• [How to complete this task] The word to look for is "roughly". Report every line of the entries below that has it.

• [Material to process]
`src/rtl/dct_seq_pkg.sv`:
```
// Shared types for the DCT MAC sequencer: FSM states, mode encoding and the
// per-term token that travels down the read-latency pipeline.
package dct_seq_pkg;

    localparam int MAX_IDX_W = 8;

    typedef enum logic [1:0] {
        IDLE  = 2'd0,
        ISSUE = 2'd1,
        DRAIN = 2'd2,
        DONE  = 2'd3
    } state_e;

    localparam logic MODE_FWD = 1'b0;
    localparam logic MODE_INV = 1'b1;

    // out_idx is sized for the largest block; narrower blocks zero-extend.
    typedef struct packed {
        logic                 valid;
        logic                 first;
        logic                 last;
        logic [MAX_IDX_W-1:0] out_idx;
    } tok_t;

endpackage

```
`src/rtl/dct_mac_sequencer_if.sv`:
```
// Control and RAM/ROM/MAC strobe bundle between a host and the DCT MAC sequencer.
interface dct_mac_sequencer_if #(
    parameter int LOG2N = 3
);
    localparam int IDX_W = 2 * LOG2N;

    logic                 start;
    logic                 mode;
    logic                 abort;
    logic [IDX_W-1:0]     address;
    logic [4*LOG2N-1:0]   coef_addr;
    logic                 read_enable;
    logic                 active_mac;
    logic                 mac_clear;
    logic                 result_valid;
    logic [IDX_W-1:0]     out_index;
    logic                 busy;
    logic                 ready;

    modport master (
        output start, mode, abort,
        input  address, coef_addr, read_enable, active_mac, mac_clear,
        input  result_valid, out_index, busy, ready
    );

    modport slave (
        input  start, mode, abort,
        output address, coef_addr, read_enable, active_mac, mac_clear,
        output result_valid, out_index, busy, ready
    );

endinterface

```
`src/rtl/dct_idx_counter.sv`:
```
// Cascaded 4-digit counter, digit 0 fastest. wrap[i] is set while digits 0..i are
// all at N-1, i.e. digit i rolls over on the next enabled step.
module dct_idx_counter #(
    parameter int LOG2N = 3
) (
    input  logic                 clk,
    input  logic                 rst,
    input  logic                 clr,
    input  logic                 en,
    output logic [4*LOG2N-1:0]   cnt,
    output logic [4*LOG2N-1:0]   nxt,
    output logic [3:0]           wrap,
    output logic                 tc
);
    localparam logic [LOG2N-1:0] DIG_MAX = {LOG2N{1'b1}};
    localparam logic [LOG2N-1:0] DIG_ONE = LOG2N'(1);

    logic [3:0][LOG2N-1:0] dig_q;
    logic [3:0][LOG2N-1:0] dig_d;
    logic [3:0]            carry_s;

    // Rollover status of each digit given all lower digits.
    always_comb begin
        wrap = 4'b0000;
        for (int i = 0; i < 4; i++) begin
            if (i == 0) begin
                wrap[i] = (dig_q[i] == DIG_MAX);
            end else begin
                wrap[i] = wrap[i-1] && (dig_q[i] == DIG_MAX);
            end
        end
    end

    assign carry_s = {wrap[2:0], 1'b1};

    // Next count: clear wins over enable; each digit steps when all lower ones roll.
    always_comb begin
        dig_d = dig_q;
        if (clr) begin
            dig_d = '0;
        end else if (en) begin
            for (int i = 0; i < 4; i++) begin
                if (carry_s[i]) begin
                    dig_d[i] = dig_q[i] + DIG_ONE;
                end else begin
                    dig_d[i] = dig_q[i];
                end
            end
        end else begin
            dig_d = dig_q;
        end
    end

    // Count register.
    always_ff @(posedge clk or posedge rst) begin
        if (rst) begin
            dig_q <= '0;
        end else begin
            dig_q <= dig_d;
        end
    end

    assign cnt = dig_q;
    assign nxt = dig_d;
    assign tc  = wrap[3];

endmodule

```
`src/rtl/dct_mac_sequencer.sv`:
```
// Walks the (outer, inner) index space of an NxN 2-D transform, one operand read
// per cycle, and strobes the MAC RD_LAT cycles later through a token pipeline.
module dct_mac_sequencer
    import dct_seq_pkg::*;
#(
    parameter int LOG2N  = 3,
    parameter int RD_LAT = 2
) (
    input  logic                  clk,
    input  logic                  rst,
    dct_mac_sequencer_if.slave    bus
);
    localparam int IDX_W = 2 * LOG2N;
    localparam int CW    = 4 * LOG2N;
    localparam logic [MAX_IDX_W-1:0] FINAL_IDX = MAX_IDX_W'((1 << IDX_W) - 1);

    state_e                state_q, state_d;
    logic                  mode_q, mode_d;
    logic                  read_en_q, read_en_d;
    logic [IDX_W-1:0]      address_q, address_d;
    logic [CW-1:0]         coef_q, coef_d;
    tok_t                  pipe_q [RD_LAT];
    tok_t                  pipe_d [RD_LAT];
    tok_t                  tok_s;
    logic                  rv_q, rv_d;
    logic [MAX_IDX_W-1:0]  out_idx_q, out_idx_d;
    logic                  busy_q, busy_d;
    logic                  ready_q, ready_d;

    logic                  cnt_clr_s, cnt_en_s;
    logic [CW-1:0]         cnt_s, nxt_s;
    logic [3:0]            wrap_s;
    logic                  tc_s;
    logic                  final_pt_s;
    logic                  unused_wrap_s;

    dct_idx_counter #(.LOG2N(LOG2N)) u_cnt (
        .clk  (clk),
        .rst  (rst),
        .clr  (cnt_clr_s),
        .en   (cnt_en_s),
        .cnt  (cnt_s),
        .nxt  (nxt_s),
        .wrap (wrap_s),
        .tc   (tc_s)
    );

    assign unused_wrap_s = ^{wrap_s[3:2], wrap_s[0]};
    assign final_pt_s    = rv_q && (out_idx_q == FINAL_IDX);

    // Sequencing FSM; abort overrides everything, including a same-cycle start.
    always_comb begin
        state_d   = state_q;
        mode_d    = mode_q;
        cnt_clr_s = 1'b0;
        cnt_en_s  = 1'b0;
        ready_d   = 1'b0;
        if (bus.abort) begin
            state_d   = IDLE;
            cnt_clr_s = 1'b1;
        end else begin
            case (state_q)
                IDLE: begin
                    if (bus.start) begin
                        state_d   = ISSUE;
                        mode_d    = bus.mode;
                        cnt_clr_s = 1'b1;
                    end else begin
                        state_d = IDLE;
                    end
                end
                ISSUE: begin
                    cnt_en_s = 1'b1;
                    if (tc_s) begin
                        state_d = DRAIN;
                    end else begin
                        state_d = ISSUE;
                    end
                end
                DRAIN: begin
                    if (final_pt_s) begin
                        state_d = DONE;
                        ready_d = 1'b1;
                    end else begin
                        state_d = DRAIN;
                    end
                end
                DONE:    state_d = IDLE;
                default: state_d = IDLE;
            endcase
        end
    end

    // Address generation and the read-latency token pipeline.
    always_comb begin
        read_en_d = (state_d == ISSUE);
        busy_d    = (state_d != IDLE);
        address_d = nxt_s[IDX_W-1:0];
        if (mode_d == MODE_INV) begin
            coef_d = {nxt_s[IDX_W-1:0], nxt_s[CW-1:IDX_W]};
        end else begin
            coef_d = nxt_s;
        end

        tok_s.valid   = read_en_q;
        tok_s.first   = read_en_q && (cnt_s[IDX_W-1:0] == {IDX_W{1'b0}});
        tok_s.last    = read_en_q && wrap_s[1];
        tok_s.out_idx = MAX_IDX_W'(cnt_s[CW-1:IDX_W]);

        for (int i = 0; i < RD_LAT; i++) begin
            if (bus.abort) begin
                pipe_d[i] = '0;
            end else if (i == 0) begin
                pipe_d[i] = tok_s;
            end else begin
                pipe_d[i] = pipe_q[i-1];
            end
        end

        rv_d = !bus.abort && pipe_q[RD_LAT-1].last;
        if (rv_d) begin
            out_idx_d = pipe_q[RD_LAT-1].out_idx;
        end else begin
            out_idx_d = out_idx_q;
        end
    end

    // State and output registers.
    always_ff @(posedge clk or posedge rst) begin
        if (rst) begin
            state_q   <= IDLE;
            mode_q    <= MODE_FWD;
            read_en_q <= 1'b0;
            address_q <= '0;
            coef_q    <= '0;
            rv_q      <= 1'b0;
            out_idx_q <= '0;
            busy_q    <= 1'b0;
            ready_q   <= 1'b0;
            for (int i = 0; i < RD_LAT; i++) begin
                pipe_q[i] <= '0;
            end
        end else begin
            state_q   <= state_d;
            mode_q    <= mode_d;
            read_en_q <= read_en_d;
            address_q <= address_d;
            coef_q    <= coef_d;
            rv_q      <= rv_d;
            out_idx_q <= out_idx_d;
            busy_q    <= busy_d;
            ready_q   <= ready_d;
            for (int i = 0; i < RD_LAT; i++) begin
                pipe_q[i] <= pipe_d[i];
            end
        end
    end

    assign bus.read_enable  = read_en_q;
    assign bus.address      = address_q;
    assign bus.coef_addr    = coef_q;
    assign bus.active_mac   = pipe_q[RD_LAT-1].valid;
    assign bus.mac_clear    = pipe_q[RD_LAT-1].first;
    assign bus.result_valid = rv_q;
    assign bus.out_index    = out_idx_q[IDX_W-1:0];
    assign bus.busy         = busy_q;
    assign bus.ready        = ready_q;

endmodule
```
`src/flat_wrapper.sv`:
```
// flat-port wrapper written by rule: the top's interface ports become plain ports
module dct_mac_sequencer_flat import dct_seq_pkg::*;
#(
    parameter int LOG2N  = 3,
    parameter int RD_LAT = 2
)
  (clk, rst, bus_start, bus_mode, bus_abort, bus_address, bus_coef_addr, bus_read_enable, bus_active_mac, bus_mac_clear, bus_result_valid, bus_out_index, bus_busy, bus_ready);
  dct_mac_sequencer_if #(.LOG2N(LOG2N)) bus_i ();
  input  logic clk;
  input  logic rst;
  input wire logic [$bits(bus_i.start)-1:0] bus_start;
  input wire logic [$bits(bus_i.mode)-1:0] bus_mode;
  input wire logic [$bits(bus_i.abort)-1:0] bus_abort;
  output wire logic [$bits(bus_i.address)-1:0] bus_address;
  output wire logic [$bits(bus_i.coef_addr)-1:0] bus_coef_addr;
  output wire logic [$bits(bus_i.read_enable)-1:0] bus_read_enable;
  output wire logic [$bits(bus_i.active_mac)-1:0] bus_active_mac;
  output wire logic [$bits(bus_i.mac_clear)-1:0] bus_mac_clear;
  output wire logic [$bits(bus_i.result_valid)-1:0] bus_result_valid;
  output wire logic [$bits(bus_i.out_index)-1:0] bus_out_index;
  output wire logic [$bits(bus_i.busy)-1:0] bus_busy;
  output wire logic [$bits(bus_i.ready)-1:0] bus_ready;
  assign bus_i.start = bus_start;
  assign bus_i.mode = bus_mode;
  assign bus_i.abort = bus_abort;
  assign bus_address = bus_i.address;
  assign bus_coef_addr = bus_i.coef_addr;
  assign bus_read_enable = bus_i.read_enable;
  assign bus_active_mac = bus_i.active_mac;
  assign bus_mac_clear = bus_i.mac_clear;
  assign bus_result_valid = bus_i.result_valid;
  assign bus_out_index = bus_i.out_index;
  assign bus_busy = bus_i.busy;
  assign bus_ready = bus_i.ready;
  dct_mac_sequencer #(.LOG2N(LOG2N), .RD_LAT(RD_LAT)) u_core (.clk(clk), .rst(rst), .bus(bus_i));
endmodule
```
`config.mk`:
```
export PLATFORM = sky130hd
export DESIGN_NAME = dct_mac_sequencer_flat
export DESIGN_NICKNAME = d
export VERILOG_FILES = /design/src/rtl/dct_seq_pkg.sv /design/src/rtl/dct_mac_sequencer_if.sv /design/src/rtl/dct_idx_counter.sv /design/src/rtl/dct_mac_sequencer.sv /design/src/flat_wrapper.sv
export SDC_FILE = /design/constraint.sdc
export NUM_CORES = 1
export LEC_CHECK = 0
export CAP_MARGIN = 20
export CORE_MARGIN = 3
export CORE_UTILIZATION = 53
export DETAILED_ROUTE_END_ITERATION = 8
export PLACE_DENSITY = 0.84
export REMOVE_ABC_BUFFERS = 1
export SYNTH_ARGS = -nofsm -noshare
export SYNTH_HDL_FRONTEND = slang
export SYNTH_SLANG_ARGS = --single-unit
```
`constraint.sdc`:
```
create_clock -name clk -period 2.3 [get_ports clk]
set_input_delay 0.575 -clock clk [delete_from_list [all_inputs] [get_ports clk]]
set_output_delay 0.575 -clock clk [all_outputs]
set_load 0.03 [all_outputs]
```
==> results.txt <==
----------------------------------------------------
[Clock network]
  TritonCTS clock tree ... yes
  Maximum buffer depth of the clock tree ... 2
  Post-CTS Setup Repair Bufs ... 0
  Insertion delay of the later-clocked pin in the worst-skew pair ... between 0.3 and 0.4 ns
  Number of buffers inserted during clock tree synthesis ... 5
  Clock slew at reported path FFs ... roughly 0.09 ns
  CTS sink cnt ... 55
  # hold bufs at CTS ... 0
  H-Tree Depth ... 2
  Clock root buffer master ... clkbuf_8
  Resized cells post-CTS ... 0

[Timing]
  Pin slew with the least headroom to its limit ... 0.4593 ns
  Max_slew headroom ... 0.6934
  Final slew viol count ... 0
  Setup Skew ... between 0.007 and 0.008 ns
  Share of the cycle needed by the critical path after routing ... 0.9325
  Fin Setup TNS ... 0 ns
  Hold violation count in the final report ... 0
  Min Hold Slack ... 0.4675 ns
  Top achievable clock speed ... 0.4662 GHz
  Endpoints failing setup ... 0
  Post-layout min period ... between 2 and 2.5 ns
  RSZ-0062 raised after global routing ... no

[Yosys]
  Async set-or-reset flop fraction in the synthesized netlist ... 1.000
  Synthesized area divided by synthesized cell count ... approximately 13 um^2
  Sequential cell area fraction in the yosys report ... 0.5946
  Synth cell types ... 38
  Number of synthesized flops with an enable pin ... 0
  Yosys warns ... 0
  Flop and latch count out of synthesis ... between 50 and 60
  Synthesized netlist cell count ... 177
  Total standard cell area after synthesis ... 2315 um^2
  Primary flip-flop cell chosen by synthesis mapping ... dfrtp_1

[Route]
  Wire length per cell ... 14.98 um
  Vias ... approximately 1,400
  Top sig layer ... met4
  Remaining design rule violation count ... 0
  Final antenna-violating net count ... 0
  Wire length on met1 ... around 1900 um
  Initial detailed-routing violation count ... 64
  Total routed wirelength ... 4014 um
  Met3 routed WL ... 200 um
  Met2 layer wire length in the routed design ... 1894 um
  Post-DR vias/cell ... 5.209
  Pre-antenna DRT Iters ... 3

[Worst setup path]
  Largest fanout of any net on the critical path ... 8
  Cell-by-cell listing of the critical path ... clkdlybuf4s50_1, or3b_4, nor2_4, mux2i_2, buf_4, mux2_2
  Startpoint-to-endpoint class of the critical path ... in2reg
  Largest delay contributor family on the critical path ... buffers and inverters
  Worst Setup Start Kind ... input port
  WP data arrival ... around 2.3 ns
  Endpoint class of the critical path ... register
  Required time at the endpoint of the critical path ... 2.49 ns
  Master of the slowest instance on the critical path ... clkdlybuf4s50_1
  Longest individual stage delay on the worst path ... ~0.50 ns
  Count of buffer and inverter cells on the critical path ... 2

[Finish]
  Non-filler cells, final ... 268
  Final net count ... 231
  Most frequent cells in the layout ... dfrtp_1, clkdlybuf4s50_1, nor2b_1
  Layout filler cell count ... between 300 and 400
  Layout Cell Area excl Fill ... between 2000 and 3000 um^2
  Area growth, synth to finish ... 21.73%
  Most common cell after layout, fill and taps aside ... dfrtp_1
  Fraction of final layout cells sized beyond drive strength 1 ... 0.1835
  Diodes inserted ... 0

[Place]
  IO buf count ... 34
  Detail Placement HPWL ... between 3000 and 4000 um
  Cell area reported after detailed placement ... around 2700 um^2
  Cell count after placement ... between 200 and 300
  Routability-driven placement congestion ratio ... between 0.8 and 0.9

[Floorplanning]
  Top-Level Pins ... 35
  Die H ... around 72 um
  Die X-Extent ... roughly 72 um
  Die Footprint ... between 5000 and 6000 um^2
  Starting Density ... 0.5625
  Core area ... about 4100 um^2
  Site Rows ... 23

[Power]
  PwrDens ... between 500 and 600 nW/um^2
  Standby leakage power ... 0.001410 uW
  Cell internal power dissipation ... approximately 1300 uW
  Logic gate share of total power ... 0.100
  Clk network pwr share ... 0.304
  Peak ir drop on the vdd network ... roughly 0.47 mV
  Relative contribution of sequential cells to total power ... 0.596
  Switching share of power ... 0.2369
  Switching power ... around 390 uW

[Hold path]
  Worst hold path class ... reg2reg

[GRT]
  First-pass GRT wire length ... ~7000 um
  Remaining Overflow, GRT ... 0
  Total Routing Usage GR ... 0.1769
  Initial antenna violation count ... 0
  Pin count of the biggest net entering global routing ... 35
  Via count of the first global-routing pass ... approximately 1,500

[Run status]
  Result of the run ... completed

[Run]
  Count of max-cap constraint violations ... 0

----------------------------------------------------
## synth_stat cells (2+ instances only)
library cell  count  area (um^2)
a211oi_1          2        15.01
a22oi_1           2        15.01
a31oi_1           2        12.51
and2_1            2        12.51
and3_1            2        12.51
buf_4             6        45.04
buf_6             2        22.52
clkbuf_1          4        15.01
dfrtp_1          55         1376
ha_1              9        112.6
inv_1            11        41.29
mux2_2            9        101.4
mux2_4            3        45.04
mux2i_1          14        140.1
nand2_1           3        11.26
nand4_1           2        12.51
nor2_1            7        26.28
nor2b_1          19        118.9
nor4_1            2        12.51
or2_2             3        18.77
## registers in the layout, indices dropped and copies added, names as in the netlist
register and count:
u_core.bus.busy 1, u_core.out_idx_q 6, u_core.bus.address 6, u_core.bus.mac_clear 1, u_core.mode_q 1, u_core.bus.active_mac 1, u_core.bus.result_valid 1, u_core.bus.ready 1
u_core.pipe_q 16, u_core.bus.coef_addr 12, u_core.bus.read_enable 1, u_core.u_cnt.cnt 6, u_core.state_q 2
## stage by stage
step                      setup slack [ns]  utilization  power [uW]
after floorplan                    0.01461            -        1100
after global placement             -0.1483       0.6640        1174
after detailed placement           -0.1600       0.6640        1180
after CTS                           0.1502       0.6847        1680
after global routing               0.06957       0.6847        1744
final                               0.1552       0.6847        1664
## final timing paths
path                       slack, ns  cells past startpoint                             from                                  to
max in group asynchronous       1.19                      3                              rst      u_core.bus.mac_clear$_DFF_PP0_
min in group asynchronous       0.59                      2                              rst     u_core.out_idx_q[4]$_DFFE_PP0P_
max reg2reg                     0.34                      6  u_core.bus.address[0]$_DFF_PP0_  u_core.bus.coef_addr[11]$_DFF_PP0_
min reg2reg                     0.47                      1      u_core.pipe_q[15]$_DFF_PP0_          u_core.pipe_q[4]$_DFF_PP0_
max                             0.16                      6                        bus_start   u_core.bus.coef_addr[3]$_DFF_PP0_
min                             0.47                      1      u_core.pipe_q[15]$_DFF_PP0_          u_core.pipe_q[4]$_DFF_PP0_
## worst reg2reg max path, stage by stage, from the launching register on
cell     delay, ns
dfrtp_1       0.42
ha_1          0.19
ha_1          0.26
nand3_1       0.14
nor3_2        0.31
mux2i_1       0.38
mux2i_1       0.13
## final cells by class
type | count | area, um^2 | area share
Clock buffer | 6 | 72.57 | 0.02575
Clock inverter | 2 | 12.51 | 0.004441
Inverter | 11 | 41.29 | 0.01465
Multi-Input combinational cell | 98 | 809.5 | 0.2873
Sequential cell | 55 | 1376 | 0.4885
Tap cell | 50 | 62.56 | 0.02220
Timing Repair Buffer | 46 | 442.9 | 0.1572
## per-layer routing
layer  vias to the layer above  global-route usage
met1                       696              0.2251
met4                         0             0.06263
met2                        31              0.2902
met3                         8             0.04986
li1                        661                   -
met5                         -                   0
## kinds of logic after synthesis
logic type / count (synthesis) / synth area share
DFF: 55 / 0.5946
and+or+nand+nor: 54 / 0.1476
muxes: 27 / 0.1297
buffers and inverters: 24 / 0.05567
adders and majority gates: 9 / 0.04865
AOI/OAI and AO/OA: 8 / 0.02378
## power by group through the flow
stage          clock (uW)  combinational (uW)  sequential [uW]
4_1_cts               519                 171              991
5_1_grt               568                 183              993
2_1_floorplan           0                73.3             1030
6_report              506                 167              991
3_5_place_dp            0                 170             1010
3_3_place_gp            0                 164             1010
Note: power is estimated with default switching activity, not from simulation.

• [Output for this exercise]
  Clock slew at reported path FFs ... roughly 0.09 ns
  Die X-Extent ... roughly 72 um
  Peak ir drop on the vdd network ... roughly 0.47 mV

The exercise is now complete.